A Distributed Architecture for Interacting with NAO
Demonstrations
/
Badeig, Fabien
/
Pelorson, Quentin
/
Arias, Soraya
/
Drouard, Vincent
/
Gebru, Israel
/
Li, Xiaofei
/
Evangelidis, Georgios
/
Horaud, Radu
Proceedings of the 2015 International Conference on Multimodal Interaction
2015-11-09
p.385-386
© Copyright 2015 ACM
Summary: One of the main applications of the humanoid robot NAO -- a small robot
companion -- is human-robot interaction (HRI). NAO is particularly well suited
for HRI applications because of its design, hardware specifications,
programming capabilities, and affordable cost. Indeed, NAO can stand up, walk,
wander, dance, play soccer, sit down, recognize and grasp simple objects,
detect and identify people, localize sounds, understand some spoken words,
engage itself in simple and goal-directed dialogs, and synthesize speech.

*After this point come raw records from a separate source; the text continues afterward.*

### config.mk
export PLATFORM = sky130hd
export DESIGN_NAME = psram_xfer_arb
export DESIGN_NICKNAME = d
export VERILOG_FILES = /design/src/rtl/psram_xfer_arb.sv
export SDC_FILE = /design/constraint.sdc
export NUM_CORES = 1
export LEC_CHECK = 0
export ABC_CLOCK_PERIOD_IN_PS = 4050
export BUFFER_PORTS_ARGS = -buffer_cell sky130_fd_sc_hd__buf_2
export CORE_AREA = 2 2 159 161
export DETAILED_ROUTE_END_ITERATION = 16
export DIE_AREA = 0 0 161 163
export PLACE_DENSITY = 0.6
export SETUP_SLACK_MARGIN = 0.05
export SYNTH_ARGS = -nofsm -noshare
export SYNTH_HDL_FRONTEND = slang
export SYNTH_SLANG_ARGS = --single-unit
### constraint.sdc
create_clock -name clk_i -period 4.05 [get_ports clk_i]
set_input_delay 0.2025 -clock clk_i [delete_from_list [all_inputs] [get_ports clk_i]]
set_output_delay 0.2025 -clock clk_i [all_outputs]
set_load 0.02 [all_outputs]
[config.mk]
export PLATFORM = sky130hd
export DESIGN_NAME = timer_seq_ctrl
export DESIGN_NICKNAME = d
export VERILOG_FILES = /design/src/rtl/timer_seq_ctrl.sv
export SDC_FILE = /design/constraint.sdc
export NUM_CORES = 1
export LEC_CHECK = 0
export CORE_ASPECT_RATIO = 1.75
export CORE_MARGIN = 3
export CORE_UTILIZATION = 40
export DETAILED_ROUTE_END_ITERATION = 8
export GPL_TIMING_DRIVEN = 0
export PLACE_DENSITY_LB_ADDON = 0.12
export SLEW_MARGIN = 10
export SYNTH_ARGS = -nofsm -noshare
export SYNTH_HDL_FRONTEND = slang
export SYNTH_SLANG_ARGS = --single-unit
[constraint.sdc]
create_clock -name clk -period 3.1 [get_ports clk]
set_clock_uncertainty 0.15 [all_clocks]
set_input_delay 0.465 -clock clk [delete_from_list [all_inputs] [get_ports clk]]
set_output_delay 0.465 -clock clk [all_outputs]
set_load 0.05 [all_outputs]
--- src/rtl/input_flow.sv ---
// input_flow: ingress VC steering, occupancy mirroring, pause and drop control for the VC FIFO pair
// Optional saturating per-VC drop counters under INPUT_FLOW_DROP_CNT_EN
module input_flow
  import input_flow_pkg::*;
#(
  parameter int DATA_W  = DATA_W_D,
  parameter int VC_BIT  = VC_BIT_D,
  parameter int DEPTH   = DEPTH_D,
  parameter int HIGH_TH = HIGH_TH_D,
  parameter int LOW_TH  = LOW_TH_D,
  localparam int CNT_W  = $clog2(DEPTH + 1)
) (
  input  logic              clk,
  input  logic              reset,
  input  logic              valid_in,
  input  logic [DATA_W-1:0] data_in,
  input  logic              pop_vc0,
  input  logic              pop_vc1,
  output logic              push_vc0,
  output logic              push_vc1,
  output logic [DATA_W-1:0] data_out,
  output logic              pause_vc0,
  output logic              pause_vc1,
  output logic              full_vc0,
  output logic              full_vc1,
  output logic              empty_vc0,
  output logic              empty_vc1,
  output logic [CNT_W-1:0]  count_vc0,
  output logic [CNT_W-1:0]  count_vc1,
  output logic              drop_pulse,
  output logic              err_underflow
`ifdef INPUT_FLOW_DROP_CNT_EN
  ,
  output logic [7:0]        drop_cnt_vc0,
  output logic [7:0]        drop_cnt_vc1
`endif
);
  logic w_vc, w_acc0, w_acc1, w_drop0, w_drop1;
  logic r_push0, r_push1, r_drop, r_uf;
  logic [DATA_W-1:0] r_data;
  // Drop decision uses the pre-edge full flag; a same-edge pop does not rescue the word
  always_comb begin
    w_vc    = data_in[VC_BIT];
    w_acc0  = valid_in && w_vc == VC0 && !full_vc0;
    w_acc1  = valid_in && w_vc == VC1 && !full_vc1;
    w_drop0 = valid_in && w_vc == VC0 && full_vc0;
    w_drop1 = valid_in && w_vc == VC1 && full_vc1;
  end
  always_ff @(posedge clk) begin
    if (reset) begin
      r_push0 <= 1'b0;
      r_push1 <= 1'b0;
      r_drop  <= 1'b0;
      r_uf    <= 1'b0;
      r_data  <= '0;
    end else begin
      r_push0 <= w_acc0;
      r_push1 <= w_acc1;
      r_drop  <= w_drop0 || w_drop1;
      r_uf    <= (pop_vc0 && empty_vc0) || (pop_vc1 && empty_vc1);
      if (w_acc0 || w_acc1) r_data <= data_in;
    end
  end
  vc_occupancy #(.DEPTH(DEPTH), .HIGH_TH(HIGH_TH), .LOW_TH(LOW_TH)) u_vc0 (
    .clk(clk), .reset(reset), .i_push(w_acc0), .i_pop(pop_vc0),
    .o_count(count_vc0), .o_full(full_vc0), .o_empty(empty_vc0), .o_pause(pause_vc0)
  );
  vc_occupancy #(.DEPTH(DEPTH), .HIGH_TH(HIGH_TH), .LOW_TH(LOW_TH)) u_vc1 (
    .clk(clk), .reset(reset), .i_push(w_acc1), .i_pop(pop_vc1),
    .o_count(count_vc1), .o_full(full_vc1), .o_empty(empty_vc1), .o_pause(pause_vc1)
  );
  assign push_vc0      = r_push0;
  assign push_vc1      = r_push1;
  assign data_out      = r_data;
  assign drop_pulse    = r_drop;
  assign err_underflow = r_uf;
`ifdef INPUT_FLOW_DROP_CNT_EN
  logic [7:0] r_dc0, r_dc1;
  always_ff @(posedge clk) begin
    if (reset) begin
      r_dc0 <= '0;
      r_dc1 <= '0;
    end else begin
      if (w_drop0 && r_dc0 != 8'hFF) r_dc0 <= r_dc0 + 8'd1;
      if (w_drop1 && r_dc1 != 8'hFF) r_dc1 <= r_dc1 + 8'd1;
    end
  end
  assign drop_cnt_vc0 = r_dc0;
  assign drop_cnt_vc1 = r_dc1;
`endif
endmodule
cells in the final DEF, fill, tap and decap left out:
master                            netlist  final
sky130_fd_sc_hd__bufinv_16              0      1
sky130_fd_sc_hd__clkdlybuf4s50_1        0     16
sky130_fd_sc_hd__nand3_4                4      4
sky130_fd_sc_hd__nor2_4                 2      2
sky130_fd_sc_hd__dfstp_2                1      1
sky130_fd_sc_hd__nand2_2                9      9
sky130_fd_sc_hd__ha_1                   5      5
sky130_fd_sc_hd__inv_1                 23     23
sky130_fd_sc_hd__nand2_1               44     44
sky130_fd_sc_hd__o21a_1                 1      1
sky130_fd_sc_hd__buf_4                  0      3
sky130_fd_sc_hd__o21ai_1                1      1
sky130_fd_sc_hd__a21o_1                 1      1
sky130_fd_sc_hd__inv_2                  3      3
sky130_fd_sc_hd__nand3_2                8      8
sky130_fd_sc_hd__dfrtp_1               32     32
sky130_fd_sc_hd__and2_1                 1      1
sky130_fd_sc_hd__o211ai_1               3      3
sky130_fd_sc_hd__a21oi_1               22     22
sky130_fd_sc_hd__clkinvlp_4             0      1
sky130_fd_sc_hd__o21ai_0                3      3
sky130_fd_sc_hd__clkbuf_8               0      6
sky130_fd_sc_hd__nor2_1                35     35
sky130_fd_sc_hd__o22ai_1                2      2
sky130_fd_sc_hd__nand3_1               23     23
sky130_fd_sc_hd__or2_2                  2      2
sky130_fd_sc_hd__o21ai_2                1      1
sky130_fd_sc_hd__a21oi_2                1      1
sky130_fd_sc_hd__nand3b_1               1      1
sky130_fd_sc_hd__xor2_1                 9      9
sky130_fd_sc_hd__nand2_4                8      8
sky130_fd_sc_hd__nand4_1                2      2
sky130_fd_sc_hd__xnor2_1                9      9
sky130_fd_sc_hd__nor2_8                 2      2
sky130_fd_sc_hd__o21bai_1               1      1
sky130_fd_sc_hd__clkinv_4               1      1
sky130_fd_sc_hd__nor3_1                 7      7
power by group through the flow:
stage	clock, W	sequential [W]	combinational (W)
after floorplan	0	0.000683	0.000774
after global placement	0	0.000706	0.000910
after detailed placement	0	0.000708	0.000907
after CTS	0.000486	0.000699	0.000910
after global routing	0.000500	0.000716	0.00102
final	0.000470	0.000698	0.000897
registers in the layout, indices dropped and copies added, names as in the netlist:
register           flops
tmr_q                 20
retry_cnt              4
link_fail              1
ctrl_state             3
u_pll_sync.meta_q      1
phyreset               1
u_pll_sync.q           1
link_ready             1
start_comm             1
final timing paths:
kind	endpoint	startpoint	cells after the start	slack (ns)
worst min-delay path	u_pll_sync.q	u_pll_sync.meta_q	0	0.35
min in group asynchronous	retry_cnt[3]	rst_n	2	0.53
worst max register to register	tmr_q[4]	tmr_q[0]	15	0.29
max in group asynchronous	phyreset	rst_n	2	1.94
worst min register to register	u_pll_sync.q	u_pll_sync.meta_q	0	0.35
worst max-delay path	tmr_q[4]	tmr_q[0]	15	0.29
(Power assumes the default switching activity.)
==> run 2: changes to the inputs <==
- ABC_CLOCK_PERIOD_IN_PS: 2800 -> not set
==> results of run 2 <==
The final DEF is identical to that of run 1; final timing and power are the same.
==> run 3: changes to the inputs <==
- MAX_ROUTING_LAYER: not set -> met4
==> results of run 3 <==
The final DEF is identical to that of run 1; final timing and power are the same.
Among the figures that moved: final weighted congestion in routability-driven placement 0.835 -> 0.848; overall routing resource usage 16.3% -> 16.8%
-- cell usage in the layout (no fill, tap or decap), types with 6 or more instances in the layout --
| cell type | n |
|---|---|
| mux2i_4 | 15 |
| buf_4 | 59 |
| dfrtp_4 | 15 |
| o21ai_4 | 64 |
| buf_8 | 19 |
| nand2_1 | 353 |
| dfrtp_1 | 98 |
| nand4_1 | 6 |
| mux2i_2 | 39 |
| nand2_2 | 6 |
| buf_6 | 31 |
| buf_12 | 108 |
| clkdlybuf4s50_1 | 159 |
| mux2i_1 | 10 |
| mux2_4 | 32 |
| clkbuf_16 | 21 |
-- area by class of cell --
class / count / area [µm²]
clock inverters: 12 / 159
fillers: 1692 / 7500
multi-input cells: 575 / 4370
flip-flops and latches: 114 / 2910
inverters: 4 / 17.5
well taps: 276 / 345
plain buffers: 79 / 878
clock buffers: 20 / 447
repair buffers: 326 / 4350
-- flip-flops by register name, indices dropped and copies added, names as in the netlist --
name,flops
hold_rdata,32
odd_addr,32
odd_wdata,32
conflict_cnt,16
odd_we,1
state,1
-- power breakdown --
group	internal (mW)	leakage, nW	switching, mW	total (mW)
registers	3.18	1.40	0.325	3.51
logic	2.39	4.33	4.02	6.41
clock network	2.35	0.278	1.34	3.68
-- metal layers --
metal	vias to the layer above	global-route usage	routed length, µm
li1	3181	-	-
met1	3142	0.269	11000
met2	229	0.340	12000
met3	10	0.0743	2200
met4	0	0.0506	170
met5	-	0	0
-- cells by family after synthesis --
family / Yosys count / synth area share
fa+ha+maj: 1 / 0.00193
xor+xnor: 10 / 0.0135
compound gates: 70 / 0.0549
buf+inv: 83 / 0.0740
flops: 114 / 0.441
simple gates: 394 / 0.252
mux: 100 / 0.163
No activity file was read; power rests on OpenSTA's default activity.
<file path="config.mk">
export PLATFORM = sky130hd
export DESIGN_NAME = sseg_bcd_counter
export DESIGN_NICKNAME = d
export VERILOG_FILES = /design/src/rtl/sseg_bcd_counter.sv
export SDC_FILE = /design/constraint.sdc
export NUM_CORES = 1
export LEC_CHECK = 0
export BUFFER_PORTS_ARGS = -buffer_cell sky130_fd_sc_hd__buf_4
export CAP_MARGIN = 20
export CORE_ASPECT_RATIO = 1.5
export CORE_MARGIN = 1.5
export CORE_UTILIZATION = 50
export CTS_BUF_LIST = sky130_fd_sc_hd__clkbuf_16
export CTS_CLUSTER_SIZE = 14
export DETAILED_ROUTE_END_ITERATION = 6
export PLACE_DENSITY = 0.8
export SYNTH_ARGS = -nofsm -noshare
export SYNTH_HDL_FRONTEND = slang
export SYNTH_SLANG_ARGS = --single-unit
</file>
<file path="constraint.sdc">
create_clock -name i_Clk -period 2.4 [get_ports i_Clk]
set_input_delay 0.12 -clock i_Clk [delete_from_list [all_inputs] [get_ports i_Clk]]
set_output_delay 0.12 -clock i_Clk [all_outputs]
set_load 0.05 [all_outputs]
</file>
==> config.mk <==
export PLATFORM = sky130hd
export DESIGN_NAME = video_tpg
export DESIGN_NICKNAME = d
export VERILOG_FILES = /design/src/rtl/video_tpg_pkg.sv /design/src/rtl/video_timing_gen.sv /design/src/rtl/video_tpg.sv
export SDC_FILE = /design/constraint.sdc
export NUM_CORES = 1
export LEC_CHECK = 0
export BUFFER_PORTS_ARGS = -buffer_cell sky130_fd_sc_hd__buf_2
export CORE_MARGIN = 2
export CORE_UTILIZATION = 40
export DETAILED_ROUTE_END_ITERATION = 10
export GPL_TIMING_DRIVEN = 0
export HOLD_SLACK_MARGIN = 0.05
export PLACE_DENSITY_LB_ADDON = 0.2
export SLEW_MARGIN = 20
export SYNTH_ARGS = -nofsm -noshare
export SYNTH_HDL_FRONTEND = slang
export SYNTH_SLANG_ARGS = --single-unit
==> constraint.sdc <==
create_clock -name CLK -period 6.4 [get_ports CLK]
set_input_delay 0.64 -clock CLK [delete_from_list [all_inputs] [get_ports CLK]]
set_output_delay 0.64 -clock CLK [all_outputs]
set_load 0.01 [all_outputs]
==> src/rtl/video_tpg_pkg.sv <==
// video_tpg_pkg: shared constants for the video test-pattern generator.
//   - Pattern mode encodings (3-bit mode field).
//   - Colour-bar table as 3-bit {R,G,B} on/off masks; each bit is expanded
//     to a full COLOR_W component (all-ones or zero) by the consumer.
package video_tpg_pkg;

  localparam logic [2:0] MODE_SOLID = 3'd0;
  localparam logic [2:0] MODE_BARS  = 3'd1;
  localparam logic [2:0] MODE_RAMP  = 3'd2;
  localparam logic [2:0] MODE_CHECK = 3'd3;
  localparam logic [2:0] MODE_MBAR  = 3'd4;

  // Index 0 is the leftmost bar: white, yellow, cyan, green, magenta, red,
  // blue, black. Packed with index 7 on the left of the literal.
  localparam logic [7:0][2:0] BAR_MASK = {
    3'b000,  // 7 black
    3'b001,  // 6 blue
    3'b100,  // 5 red
    3'b101,  // 4 magenta
    3'b010,  // 3 green
    3'b011,  // 2 cyan
    3'b110,  // 1 yellow
    3'b111   // 0 white
  };

endpackage

==> src/rtl/video_timing_gen.sv <==
// video_timing_gen: raster counters and region decode for a progressive frame.
//   CLK, RSTn (sync, active-low), en (low holds counters at 0,0)
//   h, v        : current pixel / line counters
//   de          : inside active area
//   hs, vs      : inside sync region (active-high here; polarity applied by
//                 the consumer)
//   last_pixel  : current position is the final pixel of the frame
module video_timing_gen #(
  parameter int H_ACTIVE = 640,
  parameter int H_FP     = 16,
  parameter int H_SYNC   = 96,
  parameter int H_BP     = 48,
  parameter int V_ACTIVE = 480,
  parameter int V_FP     = 10,
  parameter int V_SYNC   = 2,
  parameter int V_BP     = 33,
  localparam int H_TOTAL = H_ACTIVE + H_FP + H_SYNC + H_BP,
  localparam int V_TOTAL = V_ACTIVE + V_FP + V_SYNC + V_BP,
  localparam int HW      = $clog2(H_TOTAL),
  localparam int VW      = $clog2(V_TOTAL)
) (
  input  logic          CLK,
  input  logic          RSTn,
  input  logic          en,
  output logic [HW-1:0] h,
  output logic [VW-1:0] v,
  output logic          de,
  output logic          hs,
  output logic          vs,
  output logic          last_pixel
);

  localparam logic [HW-1:0] H_LAST = HW'(H_TOTAL - 1);
  localparam logic [VW-1:0] V_LAST = VW'(V_TOTAL - 1);

  // Region bounds kept 32-bit so an end bound equal to the total still fits.
  localparam logic [31:0] H_ACT  = 32'(H_ACTIVE);
  localparam logic [31:0] HS_BEG = 32'(H_ACTIVE + H_FP);
  localparam logic [31:0] HS_END = 32'(H_ACTIVE + H_FP + H_SYNC);
  localparam logic [31:0] V_ACT  = 32'(V_ACTIVE);
  localparam logic [31:0] VS_BEG = 32'(V_ACTIVE + V_FP);
  localparam logic [31:0] VS_END = 32'(V_ACTIVE + V_FP + V_SYNC);

  logic [31:0] h32, v32;
  logic        h_last;

  assign h32        = 32'(h);
  assign v32        = 32'(v);
  assign h_last     = (h == H_LAST);
  assign last_pixel = h_last && (v == V_LAST);

  always_ff @(posedge CLK) begin
    if (!RSTn || !en) begin
      h <= '0;
      v <= '0;
    end else if (h_last) begin
      h <= '0;
      v <= (v == V_LAST) ? '0 : v + VW'(1);
    end else begin
      h <= h + HW'(1);
    end
  end

  assign de = (h32 < H_ACT) && (v32 < V_ACT);
  assign hs = (h32 >= HS_BEG) && (h32 < HS_END);
  // Whole lines, aligned to h = 0: no half-line offset.
  assign vs = (v32 >= VS_BEG) && (v32 < VS_END);

endmodule
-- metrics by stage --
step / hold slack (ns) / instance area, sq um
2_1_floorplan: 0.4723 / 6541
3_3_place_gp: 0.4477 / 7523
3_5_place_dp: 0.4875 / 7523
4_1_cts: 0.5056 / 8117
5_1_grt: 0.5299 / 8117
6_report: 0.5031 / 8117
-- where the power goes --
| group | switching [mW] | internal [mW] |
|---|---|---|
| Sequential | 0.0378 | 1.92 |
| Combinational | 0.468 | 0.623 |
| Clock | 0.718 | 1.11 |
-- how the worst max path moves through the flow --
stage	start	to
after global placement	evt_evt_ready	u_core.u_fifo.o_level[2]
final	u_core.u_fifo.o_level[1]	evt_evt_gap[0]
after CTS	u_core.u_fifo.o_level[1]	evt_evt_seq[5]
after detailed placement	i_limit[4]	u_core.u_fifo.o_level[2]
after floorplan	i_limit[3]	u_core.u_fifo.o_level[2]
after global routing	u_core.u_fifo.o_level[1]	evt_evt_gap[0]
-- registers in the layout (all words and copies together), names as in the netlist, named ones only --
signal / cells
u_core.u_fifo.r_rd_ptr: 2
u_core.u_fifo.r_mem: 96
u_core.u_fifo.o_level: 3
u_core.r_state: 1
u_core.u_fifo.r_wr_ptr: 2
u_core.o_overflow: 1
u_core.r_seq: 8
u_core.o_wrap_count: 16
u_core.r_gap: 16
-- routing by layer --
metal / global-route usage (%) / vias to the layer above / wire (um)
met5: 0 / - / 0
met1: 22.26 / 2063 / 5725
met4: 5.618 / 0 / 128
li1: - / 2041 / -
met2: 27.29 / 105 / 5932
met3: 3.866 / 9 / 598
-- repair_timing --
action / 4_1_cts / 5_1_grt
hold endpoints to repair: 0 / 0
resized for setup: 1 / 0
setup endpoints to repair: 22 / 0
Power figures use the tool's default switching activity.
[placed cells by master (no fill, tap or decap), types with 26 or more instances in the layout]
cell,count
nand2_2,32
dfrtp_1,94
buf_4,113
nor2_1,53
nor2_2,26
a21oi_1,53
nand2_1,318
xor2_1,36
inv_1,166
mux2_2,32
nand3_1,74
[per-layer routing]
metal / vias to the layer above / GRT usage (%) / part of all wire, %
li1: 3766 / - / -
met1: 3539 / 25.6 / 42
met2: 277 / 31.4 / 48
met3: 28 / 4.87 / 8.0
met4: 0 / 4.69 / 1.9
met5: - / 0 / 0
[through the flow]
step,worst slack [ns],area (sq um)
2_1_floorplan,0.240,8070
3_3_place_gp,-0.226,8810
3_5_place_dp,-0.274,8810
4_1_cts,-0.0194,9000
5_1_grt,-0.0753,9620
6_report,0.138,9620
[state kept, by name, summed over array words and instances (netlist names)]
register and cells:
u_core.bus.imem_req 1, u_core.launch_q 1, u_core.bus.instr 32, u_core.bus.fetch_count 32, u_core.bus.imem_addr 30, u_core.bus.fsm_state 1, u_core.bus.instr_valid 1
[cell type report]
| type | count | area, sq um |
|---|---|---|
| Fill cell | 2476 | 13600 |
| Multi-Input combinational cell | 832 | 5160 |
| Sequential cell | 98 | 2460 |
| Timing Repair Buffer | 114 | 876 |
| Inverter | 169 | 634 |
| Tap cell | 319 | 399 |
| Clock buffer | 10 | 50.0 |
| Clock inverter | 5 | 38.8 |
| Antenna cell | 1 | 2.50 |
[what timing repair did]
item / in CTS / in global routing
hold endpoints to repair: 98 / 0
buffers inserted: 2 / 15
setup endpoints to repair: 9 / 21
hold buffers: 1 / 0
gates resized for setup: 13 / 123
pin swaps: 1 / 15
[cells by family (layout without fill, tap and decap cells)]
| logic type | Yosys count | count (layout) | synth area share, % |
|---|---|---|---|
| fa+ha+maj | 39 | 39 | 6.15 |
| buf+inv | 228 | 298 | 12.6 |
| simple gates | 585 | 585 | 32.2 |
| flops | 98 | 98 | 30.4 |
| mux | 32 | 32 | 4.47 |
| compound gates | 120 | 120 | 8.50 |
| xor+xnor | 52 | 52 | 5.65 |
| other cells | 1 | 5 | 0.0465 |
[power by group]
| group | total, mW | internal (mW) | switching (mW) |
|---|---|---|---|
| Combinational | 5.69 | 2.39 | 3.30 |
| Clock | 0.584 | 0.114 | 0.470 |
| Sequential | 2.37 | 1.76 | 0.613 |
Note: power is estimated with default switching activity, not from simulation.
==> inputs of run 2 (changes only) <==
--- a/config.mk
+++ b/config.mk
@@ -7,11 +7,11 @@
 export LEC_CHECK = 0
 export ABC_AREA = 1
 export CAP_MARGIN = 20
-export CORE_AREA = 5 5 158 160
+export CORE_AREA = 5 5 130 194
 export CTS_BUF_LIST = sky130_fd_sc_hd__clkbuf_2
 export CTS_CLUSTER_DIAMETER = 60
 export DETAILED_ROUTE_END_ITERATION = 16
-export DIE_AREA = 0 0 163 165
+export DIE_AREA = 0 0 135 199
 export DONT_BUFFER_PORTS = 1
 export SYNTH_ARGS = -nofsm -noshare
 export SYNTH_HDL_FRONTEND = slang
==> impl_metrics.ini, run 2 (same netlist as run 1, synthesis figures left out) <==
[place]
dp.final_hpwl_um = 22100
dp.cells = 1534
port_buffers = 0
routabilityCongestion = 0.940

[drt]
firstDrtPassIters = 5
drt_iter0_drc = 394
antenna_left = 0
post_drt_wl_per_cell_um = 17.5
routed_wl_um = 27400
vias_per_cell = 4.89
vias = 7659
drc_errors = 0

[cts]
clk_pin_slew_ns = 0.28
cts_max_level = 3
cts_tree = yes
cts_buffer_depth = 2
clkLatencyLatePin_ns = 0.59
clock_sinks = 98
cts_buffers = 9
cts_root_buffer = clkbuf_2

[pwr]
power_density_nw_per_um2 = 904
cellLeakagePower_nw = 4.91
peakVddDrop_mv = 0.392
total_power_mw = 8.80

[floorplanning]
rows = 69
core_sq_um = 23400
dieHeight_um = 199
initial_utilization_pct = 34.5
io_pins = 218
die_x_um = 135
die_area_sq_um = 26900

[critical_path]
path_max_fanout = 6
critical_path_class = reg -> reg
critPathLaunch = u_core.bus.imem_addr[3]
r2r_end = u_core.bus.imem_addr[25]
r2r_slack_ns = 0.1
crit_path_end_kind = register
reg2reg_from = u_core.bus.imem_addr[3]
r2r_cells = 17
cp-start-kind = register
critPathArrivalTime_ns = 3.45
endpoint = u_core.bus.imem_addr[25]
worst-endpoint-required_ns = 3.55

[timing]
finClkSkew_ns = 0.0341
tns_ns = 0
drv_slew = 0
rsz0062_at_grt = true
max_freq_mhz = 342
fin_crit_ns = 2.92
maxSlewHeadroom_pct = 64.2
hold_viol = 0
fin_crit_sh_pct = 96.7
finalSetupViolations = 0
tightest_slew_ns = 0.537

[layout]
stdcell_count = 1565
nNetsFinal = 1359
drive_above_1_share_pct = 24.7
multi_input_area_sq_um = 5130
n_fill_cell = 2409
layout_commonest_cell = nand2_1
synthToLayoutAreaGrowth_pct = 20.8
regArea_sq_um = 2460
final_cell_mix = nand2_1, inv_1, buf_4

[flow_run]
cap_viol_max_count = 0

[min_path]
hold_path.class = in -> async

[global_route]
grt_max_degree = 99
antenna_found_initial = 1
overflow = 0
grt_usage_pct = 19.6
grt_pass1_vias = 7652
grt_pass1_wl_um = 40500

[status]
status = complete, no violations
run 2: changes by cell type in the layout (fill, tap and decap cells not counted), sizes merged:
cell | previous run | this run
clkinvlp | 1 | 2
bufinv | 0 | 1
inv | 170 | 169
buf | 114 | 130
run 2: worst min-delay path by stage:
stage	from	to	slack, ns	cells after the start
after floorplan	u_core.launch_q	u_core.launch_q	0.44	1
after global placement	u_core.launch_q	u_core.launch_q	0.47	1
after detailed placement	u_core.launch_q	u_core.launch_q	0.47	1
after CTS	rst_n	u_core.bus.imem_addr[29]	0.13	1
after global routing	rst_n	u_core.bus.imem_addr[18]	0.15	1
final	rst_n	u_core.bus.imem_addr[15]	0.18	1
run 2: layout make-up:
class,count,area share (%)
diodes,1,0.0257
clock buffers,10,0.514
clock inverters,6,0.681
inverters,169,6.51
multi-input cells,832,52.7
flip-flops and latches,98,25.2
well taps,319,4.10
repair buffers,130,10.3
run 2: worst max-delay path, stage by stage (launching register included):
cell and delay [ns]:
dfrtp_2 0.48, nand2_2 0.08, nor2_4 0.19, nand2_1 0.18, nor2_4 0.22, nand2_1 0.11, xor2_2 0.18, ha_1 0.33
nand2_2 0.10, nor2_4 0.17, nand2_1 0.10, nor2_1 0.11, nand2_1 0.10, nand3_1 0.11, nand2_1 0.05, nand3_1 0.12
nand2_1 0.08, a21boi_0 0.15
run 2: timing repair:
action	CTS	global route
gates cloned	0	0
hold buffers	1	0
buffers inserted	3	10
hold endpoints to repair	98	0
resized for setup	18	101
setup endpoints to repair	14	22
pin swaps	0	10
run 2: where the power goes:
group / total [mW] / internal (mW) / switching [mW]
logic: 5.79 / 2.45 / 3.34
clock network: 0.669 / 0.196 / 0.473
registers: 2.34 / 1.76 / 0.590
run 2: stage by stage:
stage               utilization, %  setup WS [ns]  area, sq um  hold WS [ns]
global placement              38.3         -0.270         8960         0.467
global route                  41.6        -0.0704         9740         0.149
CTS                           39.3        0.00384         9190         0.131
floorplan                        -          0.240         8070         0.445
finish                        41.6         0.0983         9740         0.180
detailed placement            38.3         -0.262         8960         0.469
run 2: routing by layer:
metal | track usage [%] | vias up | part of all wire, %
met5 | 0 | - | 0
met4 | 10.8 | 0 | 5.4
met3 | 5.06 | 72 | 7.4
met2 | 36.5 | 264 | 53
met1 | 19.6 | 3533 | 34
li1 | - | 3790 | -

This
is made possible due to the robot's 24 degree-of-freedom articulated structure
(body, legs, feet, arms, hands, head, etc.), motors, cameras, microphones,
etc., as well as to its on-board computing hardware and embedded software,
e.g., robot motion control. Nevertheless, the current NAO configuration has two
drawbacks that restrict the complexity of interactive behaviors that could
potentially be implemented. Firstly, the on-board computing resources are
inherently limited, which implies that it is difficult to implement
sophisticated computer vision and audio signal analysis algorithms required by
advanced interactive tasks. Secondly, programming new robot functionalities
currently implies the development of embedded software, which is a difficult
task in its own right necessitating specialized knowledge. The vast majority of
HRI practitioners may not have this kind of expertise and hence they cannot
easily and quickly implement their ideas, carry out thorough experimental
validations, and design proof-of-concept demonstrators. We have developed a
distributed software architecture that attempts to overcome these two
limitations. Broadly speaking, NAO's on-board computing resources are augmented
with external computing resources. The latter is a computer platform with its
CPUs, GPUs, memory, operating system, libraries, software packages, internet
access, etc. This configuration enables easy and fast development in Matlab, C,
C++, or Python. Moreover, it allows the user to combine on-board libraries
(motion control, face detection, etc.) with external toolboxes, e.g., OpenCv.